_About this task_
A single stretch of the material below is to be transcribed exactly, starting at the line with "gates resized for setup: 22 / 16" and ending after the line with "setup buffers: 18 / 7".

_Data shown_
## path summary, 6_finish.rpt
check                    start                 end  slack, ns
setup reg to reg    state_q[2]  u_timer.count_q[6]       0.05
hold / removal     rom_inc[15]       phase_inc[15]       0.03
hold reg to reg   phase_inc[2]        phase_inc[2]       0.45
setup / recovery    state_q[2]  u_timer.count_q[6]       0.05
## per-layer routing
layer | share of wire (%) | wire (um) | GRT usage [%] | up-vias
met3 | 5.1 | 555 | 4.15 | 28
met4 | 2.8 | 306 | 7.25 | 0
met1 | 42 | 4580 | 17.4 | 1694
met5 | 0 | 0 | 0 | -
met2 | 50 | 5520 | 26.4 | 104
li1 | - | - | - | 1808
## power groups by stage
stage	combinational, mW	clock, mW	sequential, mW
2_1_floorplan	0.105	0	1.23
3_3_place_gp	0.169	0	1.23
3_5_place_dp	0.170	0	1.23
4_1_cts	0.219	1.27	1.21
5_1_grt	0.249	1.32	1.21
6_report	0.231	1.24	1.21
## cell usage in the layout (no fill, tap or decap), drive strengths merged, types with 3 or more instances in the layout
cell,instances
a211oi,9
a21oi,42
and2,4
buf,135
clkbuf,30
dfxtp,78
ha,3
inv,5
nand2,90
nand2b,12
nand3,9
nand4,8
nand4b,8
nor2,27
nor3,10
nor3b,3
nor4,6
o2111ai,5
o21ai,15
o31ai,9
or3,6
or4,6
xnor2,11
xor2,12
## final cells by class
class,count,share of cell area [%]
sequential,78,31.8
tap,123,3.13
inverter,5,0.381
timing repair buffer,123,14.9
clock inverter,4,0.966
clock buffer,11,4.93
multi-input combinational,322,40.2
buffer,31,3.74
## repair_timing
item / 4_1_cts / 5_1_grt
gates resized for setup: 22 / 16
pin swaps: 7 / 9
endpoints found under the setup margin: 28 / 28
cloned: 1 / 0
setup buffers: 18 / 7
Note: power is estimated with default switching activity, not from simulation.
<file path="src/rtl/clk_en_pkg.sv">
// clk_en_gen shared types: FSM states, lost-counter width, counter sizing.
// Optional lost-lock counter is enabled with CLK_EN_LOST_CNT_EN.
package clk_en_pkg;

  typedef enum logic [1:0] {
    WAIT_LOCK,
    STABLE,
    RUN,
    LOST
  } state_e;

  localparam int LOST_CNT_W = 8;

  function automatic int cnt_w(input int stable);
    return (stable < 2) ? 1 : $clog2(stable);
  endfunction

endpackage

</file>
<file path="src/rtl/clk_en_acc.sv">
// One clock-enable channel: increment register, phase accumulator,
// and carry-out registered as a single-cycle enable pulse.
module clk_en_acc
  import clk_en_pkg::*;
#(
  parameter int          ACC_W     = 24,
  parameter int unsigned INC_RESET = 0
) (
  input  logic             clkin,
  input  logic             rst_n,
  input  logic             run,
  input  logic [ACC_W-1:0] inc,
  input  logic             we,
  output logic             ce
);

  localparam logic [ACC_W-1:0] INC_RST = ACC_W'(INC_RESET);

  logic [ACC_W-1:0] inc_q, inc_d;
  logic [ACC_W-1:0] acc_q, acc_d;
  logic             ce_q, ce_d;
  logic [ACC_W:0]   sum;

  always_comb begin
    sum   = {1'b0, acc_q} + {1'b0, inc_q};
    acc_d = '0;
    ce_d  = 1'b0;
    inc_d = inc_q;
    if (run) begin
      acc_d = sum[ACC_W-1:0];
      ce_d  = sum[ACC_W];
    end
    // rate change keeps the current phase
    if (we) inc_d = inc;
  end

  always_ff @(posedge clkin or negedge rst_n) begin
    if (!rst_n) begin
      inc_q <= INC_RST;
      acc_q <= '0;
      ce_q  <= 1'b0;
    end else begin
      inc_q <= inc_d;
      acc_q <= acc_d;
      ce_q  <= ce_d;
    end
  end

  assign ce = ce_q;

endmodule

</file>
<file path="src/rtl/clk_en_gen.sv">
// Multi-channel fractional clock-enable generator with PLL lock supervision.
// Define CLK_EN_LOST_CNT_EN to build the saturating lock-loss counter.
module clk_en_gen
  import clk_en_pkg::*;
#(
  parameter int          NUM_CH      = 2,
  parameter int          ACC_W       = 24,
  parameter int          LOCK_STABLE = 1024,
  parameter int unsigned INC_RESET   = 0
) (
  input  logic                    clkin,
  input  logic                    rst_n,
  input  logic                    lock,
  input  logic [NUM_CH*ACC_W-1:0] inc_i,
  input  logic [NUM_CH-1:0]       inc_we,
  output logic [NUM_CH-1:0]       ce_o,
  output logic                    rst_out_n,
  output logic                    ready,
  output logic [LOST_CNT_W-1:0]   lost_cnt
);

  localparam int CW = cnt_w(LOCK_STABLE);
  localparam logic [CW-1:0] CNT_LAST = CW'(LOCK_STABLE - 1);

  logic          sync1_q, lock_s_q;
  state_e        state_q, state_d;
  logic [CW-1:0] cnt_q, cnt_d;
  logic          ready_q, rst_out_q;
  logic          run;

  always_comb begin
    state_d = state_q;
    cnt_d   = '0;
    unique case (state_q)
      WAIT_LOCK: begin
        if (lock_s_q) state_d = STABLE;
      end
      STABLE: begin
        if (!lock_s_q) state_d = WAIT_LOCK;
        else if (cnt_q == CNT_LAST) state_d = RUN;
        else cnt_d = cnt_q + 1'b1;
      end
      RUN: begin
        if (!lock_s_q) state_d = LOST;
      end
      LOST: state_d = WAIT_LOCK;
      default: state_d = WAIT_LOCK;
    endcase
  end

  // accumulate only on edges that stay in RUN so ce drops as RUN is left
  assign run = (state_q == RUN) && (state_d == RUN);

  always_ff @(posedge clkin or negedge rst_n) begin
    if (!rst_n) begin
      sync1_q   <= 1'b0;
      lock_s_q  <= 1'b0;
      state_q   <= WAIT_LOCK;
      cnt_q     <= '0;
      ready_q   <= 1'b0;
      rst_out_q <= 1'b0;
    end else begin
      sync1_q   <= lock;
      lock_s_q  <= sync1_q;
      state_q   <= state_d;
      cnt_q     <= cnt_d;
      ready_q   <= (state_d == RUN);
      rst_out_q <= (state_d == RUN);
    end
  end

  assign ready     = ready_q;
  assign rst_out_n = rst_out_q;

`ifdef CLK_EN_LOST_CNT_EN
  logic [LOST_CNT_W-1:0] lost_q, lost_d;

  always_comb begin
    lost_d = lost_q;
    if ((state_d == LOST) && (lost_q != '1)) lost_d = lost_q + 1'b1;
  end

  always_ff @(posedge clkin or negedge rst_n) begin
    if (!rst_n) lost_q <= '0;
    else        lost_q <= lost_d;
  end

  assign lost_cnt = lost_q;
`else
  assign lost_cnt = '0;
`endif

  for (genvar k = 0; k < NUM_CH; k++) begin : g_ch
    clk_en_acc #(
      .ACC_W     (ACC_W),
      .INC_RESET (INC_RESET)
    ) u_acc (
      .clkin (clkin),
      .rst_n (rst_n),
      .run   (run),
      .inc   (inc_i[k*ACC_W +: ACC_W]),
      .we    (inc_we[k]),
      .ce    (ce_o[k])
    );
  end

endmodule

</file>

_Reply_
gates resized for setup: 22 / 16
pin swaps: 7 / 9
endpoints found under the setup margin: 28 / 28
cloned: 1 / 0
setup buffers: 18 / 7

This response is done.